## What you are asked to do:
Starting with the line that contains "after global placement,cnt[0],dbg_state[1],0.15,6" and stopping after the line that contains "wire, % | up-vias |", copy the entries below exactly. Include nothing else.
### Supplied records
==> src/rtl/pe_pkg.sv <==
// Shared types and defaults for the MAC processing-element sequencer.
package pe_pkg;

  localparam int PE_LEN_W = 8;

  typedef enum logic [1:0] {IDLE, RUN, DRAIN, DONE} pe_state_t;

endpackage

==> src/rtl/pe_mac_ctrl_regn.sv <==
// Generic N-bit load-enable register with synchronous reset (regN).
module regN #(
  parameter int WIDTH = 8
) (
  input  logic             clk,
  input  logic             rst,
  input  logic             en,
  input  logic [WIDTH-1:0] d,
  output logic [WIDTH-1:0] q
);

  always_ff @(posedge clk) begin
    if (rst) begin
      q <= '0;
    end else if (en) begin
      q <= d;
    end
  end

endmodule

==> src/rtl/pe_mac_ctrl.sv <==
// Sequencer for one MAC PE: weight load, len activation handshakes,
// accumulate enables delayed one cycle for the multiplier, result handshake.
module pe_mac_ctrl
  import pe_pkg::*;
#(
  parameter int LEN_W = PE_LEN_W
) (
  input  logic             clk,
  input  logic             rst,
  input  logic             start,
  input  logic [LEN_W-1:0] len,
  input  logic             a_valid,
  output logic             a_ready,
  input  logic             out_ready,
  output logic             out_valid,
  output logic             w_en,
  output logic             x_en,
  output logic             acc_clr,
  output logic             acc_en,
  output logic             busy,
  output logic [LEN_W-1:0] cnt,
  output pe_state_t        dbg_state
);

  // Handshakes: an activation transfers when a_valid && a_ready in the same
  // cycle; a result transfers when out_valid && out_ready in the same cycle.
  // Neither side may make its valid depend on the other side's ready.

  pe_state_t        state, next_state;
  logic [LEN_W-1:0] len_q;
  logic [LEN_W-1:0] cnt_q;
  logic [LEN_W-1:0] cnt_inc;
  logic             pend_q;
  logic             hs;
  logic             load;

  assign cnt_inc = cnt_q + LEN_W'(1);
  assign hs      = a_valid & a_ready;

  // len_q is only consulted in RUN, so its sync-reset skew is harmless.
  regN #(.WIDTH(LEN_W)) u_len_reg (
    .clk (clk),
    .rst (rst),
    .en  (load),
    .d   (len),
    .q   (len_q)
  );

  always_ff @(posedge clk or posedge rst) begin
    if (rst) begin
      state  <= IDLE;
      cnt_q  <= '0;
      pend_q <= 1'b0;
    end else begin
      state  <= next_state;
      pend_q <= hs;
      if (load) begin
        cnt_q <= '0;
      end else if (hs) begin
        cnt_q <= cnt_inc;
      end
    end
  end

  always_comb begin
    next_state = state;
    a_ready    = 1'b0;
    w_en       = 1'b0;
    acc_clr    = 1'b0;
    load       = 1'b0;
    unique case (state)
      IDLE: begin
        // Gated by rst so the combinational enables read 0 during reset.
        if (start && !rst) begin
          w_en       = 1'b1;
          acc_clr    = 1'b1;
          load       = 1'b1;
          next_state = (len != '0) ? RUN : DONE;
        end
      end
      RUN: begin
        a_ready = 1'b1;
        if (a_valid && (cnt_inc == len_q)) begin
          next_state = DRAIN;
        end
      end
      DRAIN: begin
        next_state = DONE;
      end
      DONE: begin
        if (out_ready) begin
          next_state = IDLE;
        end
      end
      default: begin
        next_state = IDLE;
      end
    endcase
  end

  assign x_en      = hs;
  assign acc_en    = pend_q;
  assign out_valid = (state == DONE);
  assign busy      = (state != IDLE);
  assign cnt       = cnt_q;
  assign dbg_state = state;

endmodule

==> config.mk <==
export PLATFORM = sky130hd
export DESIGN_NAME = pe_mac_ctrl
export DESIGN_NICKNAME = d
export VERILOG_FILES = /design/src/rtl/pe_pkg.sv /design/src/rtl/pe_mac_ctrl_regn.sv /design/src/rtl/pe_mac_ctrl.sv
export SDC_FILE = /design/constraint.sdc
export NUM_CORES = 1
export LEC_CHECK = 0
export CORE_ASPECT_RATIO = 0.75
export CORE_UTILIZATION = 47
export DETAILED_ROUTE_END_ITERATION = 7
export PLACE_DENSITY = 0.84
export SYNTH_ARGS = -nofsm -noshare
export SYNTH_HDL_FRONTEND = slang
export SYNTH_HIERARCHICAL = 1
export SYNTH_SLANG_ARGS = --single-unit
export TNS_END_PERCENT = 100
==> constraint.sdc <==
create_clock -name clk -period 2.1 [get_ports clk]
set_input_delay 0.21 -clock clk [delete_from_list [all_inputs] [get_ports clk]]
set_output_delay 0.21 -clock clk [all_outputs]
set_load 0.02 [all_outputs]
==> out/metrics.cfg <==
[run_status]
status=finished, final reports clean

[clock_tree]
htree_levels=1
cts_sinks=19
clockRootBuffer=clkbuf_4
clk_pin_slew_ns=0.11
clock_path_buffers=2
post_cts_buffers=0
cts_buffers=3
clock_latency_ns=0.30
cts_tree=yes

[setup_path]
cpMostUsedCell=inv_1
critPathTopFamily=buffers and inverters
arrival_ns=1.78
crit_path_start_kind=flop
path_cells=inv_1 > ha_1 > inv_1 > clkdlybuf4s50_1
reg2reg_slack_ns=0.16
crit_fanout=4
crit_buf_inv=3
critical_path.slowest_cell=clkdlybuf4s50_1
r2r-start=cnt[0]
rr_worst_depth=6
worst_r2r_endpoint=dbg_state[0]
path_class=reg -> out
slowest_delay_ns=0.61
cp_data_required_time_ns=1.89
endpoint_kind=output pin

[floorplan]
die_h_microns=44.3
die_w_microns=58.4
boundaryPins=30
design.core.area_sq_um=2120
dieArea_sq_um=2590
rows=14
initial_core_util_pct=53.0

[synth]
yosys_warnings=6
synth_area_sq_um=1120
syn_area_per_cell_sq_um=9.20
synthTopCellsByArea=dfrtp_1 (25%), dfxtp_1 (14%), mux2i_1 (8.9%), xor2_1 (6.2%), ha_1 (5.6%)
synth_cells=122
yosysUniqueCellTypes=37
yosys.area.top_type=dfrtp_1
ys_seq_area_share_pct=38.8
yosys.area.top_type_share_pct=24.5
ys_ff_latch=19
syn_nets=140

[sta]
period_share_pct=94.6
fin_skew_ns=0.00763
grt_setup_unrepaired=no
hold_viol=0
clock.fmax_mhz=503
worst_slew_pin_slew_ns=0.436
max_slew_margin_pct=70.5
finalSetupViolCount=0
post-route-min-period_ns=1.99
finalSetupTns_ns=0
final_max_slew_viol_count=0
worst_slack_ns=0.113

[route]
ant_nets=0
drt-initial-drc-count=43
via_per_inst=5.42
wire_per_inst_microns=14.7
routed_wl_microns=2670
drc_errors=0
drtPass1Iterations=4
vias=987

[global_routing]
grt_antenna_before_repair=0
grtUsageMet1_pct=32.0
grt_pass1_wl_microns=4530
grt_pass1_vias=970
grt_overflow=0
grt_max_degree=17
gr-max-usage-layer=met2
grtUsageMet3_pct=5.85
grt_usage_pct=23.9
grtUsageMet2_pct=38.9

[placement]
dpl_cell_area_sq_um=1430
globalplace.congestion=0.800
numPortBuffers=29
hpwl_microns=2080
pre_cts_slack_ns=0.0941

[cells_and_area]
post_route_cells_drive_above_1_share_pct=6.67
nFillCells=177
layout_commonest_cell=clkdlybuf4s50_1
post-route-util_pct=68.6
area_growth_pct=29.5
design_area_sq_um=1450
layout_common_cells=clkdlybuf4s50_1 (26), nor2_1 (15), mux2i_1 (10), dfrtp_1 (10)
layout.nets=169
diodes=0

[run]
max_cap_viol_count=0

[pwr]
p_per_area_nw_per_um2=997
leakagePower_nw=0.599
p_total_w=0.00145
ir_drop_v=0.000526

[min_path]
hold_class=in -> async

## tightest hold or removal path, stage by stage
cell and delay, ns:
clkdlybuf4s50_1 0.43, buf_4 0.18, inv_1 0.33
## flip-flops by register name (all words and copies together) (netlist names)
register	flops
cnt	8
acc_en	1
dbg_state	2
u_len_reg/q	8
## cells by family (layout without fill, tap and decap cells)
group | count (synthesis) | after routing | synth area share, %
multiplexers | 10 | 10 | 8.92
AO/OA/AOI/OAI | 18 | 18 | 10.6
flip-flops | 19 | 19 | 38.8
adder cells (fa/ha/maj) | 5 | 5 | 5.57
AND/OR/NAND/NOR | 43 | 43 | 19.6
buffers and inverters | 13 | 41 | 5.57
XOR/XNOR | 14 | 14 | 10.9
## cell usage after synthesis
library cell	n
nor2_1	15
dfrtp_1	11
mux2i_1	10
dfxtp_1	8
nand2_1	8
xor2_1	8
inv_1	6
xnor2_1	6
a21oi_1	5
ha_1	5
o21ai_0	5
nor3_1	3
or3_1	3
buf_2	2
clkbuf_1	2
nand3_1	2
nor2b_1	2
nor4_1	2
a211oi_1	1
a221oi_1	1
a311o_1	1
a31oi_1	1
a41oi_2	1
and2_1	1
and2b_1	1
and3_1	1
buf_1	1
buf_4	1
buf_6	1
nand3_2	1
nand4_1	1
nor4_2	1
nor4bb_1	1
o21ai_1	1
o22ai_1	1
o41ai_1	1
or2_1	1
## per-stage QoR
stage | cells | hold WS (ns)
6_report | 182 | 0.417
5_1_grt | 182 | 0.468
4_1_cts | 182 | 0.435
3_5_place_dp | 178 | 0.519
3_3_place_gp | 178 | 0.506
2_1_floorplan | 122 | 0.0624
## how the worst max path moves through the flow
stage,startpoint,to,slack (ns),depth (start not counted)
after floorplan,dbg_state[1],cnt[5],0.20,6
after detailed placement,cnt[0],dbg_state[1],0.09,6
after global routing,dbg_state[0],busy,0.03,4
after CTS,cnt[0],dbg_state[1],0.07,6
final,dbg_state[0],busy,0.11,4
after global placement,cnt[0],dbg_state[1],0.15,6
## what timing repair did
item | 4_1_cts | 5_1_grt
cloned | 0 | 0
hold buffers | 0 | 0
gates resized for setup | 3 | 2
endpoints found under the setup margin | 3 | 2
## routing by layer
| layer | share of wire, % | up-vias |
|---|---|---|
| met5 | 0 | - |
| met4 | 0.11 | 0 |
| met3 | 4.8 | 2 |
| met2 | 47 | 37 |
| met1 | 48 | 472 |
| li1 | - | 476 |
## cell type report
cell class | count | area (sq um) | share of cell area, %
clock buffers | 4 | 26.3 | 1.81
flip-flops and latches | 19 | 437 | 30.0
multi-input cells | 90 | 627 | 43.1
inverters | 6 | 22.5 | 1.55
repair buffers | 31 | 302 | 20.7
well taps | 32 | 40.0 | 2.75
## report_power, final
part | total, W | internal, W | leakage [nW] | switching, W
sequential | 0.000516 | 0.000431 | 0.210 | 0.0000853
clock | 0.000188 | 0.0000740 | 0.0150 | 0.000114
combinational | 0.000745 | 0.000352 | 0.374 | 0.000393
(Power assumes the default switching activity.)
######
## Finished exercise:
after global placement,cnt[0],dbg_state[1],0.15,6
## what timing repair did
item | 4_1_cts | 5_1_grt
cloned | 0 | 0
hold buffers | 0 | 0
gates resized for setup | 3 | 2
endpoints found under the setup margin | 3 | 2
## routing by layer
| layer | share of wire, % | up-vias |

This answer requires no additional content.